Some critics seize on such estimates to accuse Wynn of "crass commercialism," as if indirectly profiting from art is somehow profane and outweighs the good that comes from making it available to Las Vegas.
Yet, notes Eric Gibson in a recent Wall Street Journal article, "For all the lip service the art world pays to the corrupting influence of commerce, today's museums have more in common with Bellagio than most of their directors would like to admit."
Such as charging admission fees and selling posters, cards, note paper and art books.
Wynn's decision to display real masterpieces, rather then replications, in a Las Vegas hotel-casino has horrified a handful of snootier art connoisseurs.
While Wynn pays little attention to most of their plaints, criticism of the method of display in the small existing gallery may have been part of the reason for moving to larger quarters, says Harry Curtis of BancBoston Robertson Stephens.
The changing nature of the collection also benefits Bellagio in more subtle ways, the analysts say.
"The art gallery isn't a significant contributor to cash flow the way the casino, the hotel rooms and the entertainment are," Ader says.
"But I was at a restaurant in New York the other night and the people at the next table were talking about this great art gallery at Bellagio. The most important thing about it is that it gets people talking, and that's what Steve Wynn does best."

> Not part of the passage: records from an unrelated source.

==> config.mk <==
export PLATFORM = sky130hd
export DESIGN_NAME = cisr_acc
export DESIGN_NICKNAME = cisr_acc
export VERILOG_FILES = /design/flow/design.v
export SDC_FILE = /design/flow/constraint.sdc
export NUM_CORES = 4
export LEC_CHECK = 1
export CORE_UTILIZATION = 30
==> constraint.sdc <==
current_design cisr_acc

set clk_period 18.7
set clk_io_pct 0.2

create_clock -name clk0 -period $clk_period [get_ports {clk}]

set non_clock_inputs [all_inputs -no_clocks]
set_input_delay [expr $clk_period * $clk_io_pct] -clock clk0 $non_clock_inputs
set_output_delay [expr $clk_period * $clk_io_pct] -clock clk0 [all_outputs]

"It's an evolving collection, so that if you haven't been there for a year, there's a lot of new paintings you'll want to see," Zarnett adds. "It enhances repeat visitation."
It also enhances the community's cultural diversity, enriches the spirits of those who've seen it, and provides an oasis of serenity for those who can't stomach casinos but love fine art.
"In its cloistered atmosphere and mood of intense concentration, the Bellagio Gallery of Fine Art is a world away from the carnival of gambling and shopping going on just outside its doors," writes Gibson.
And that's just what it was designed to be.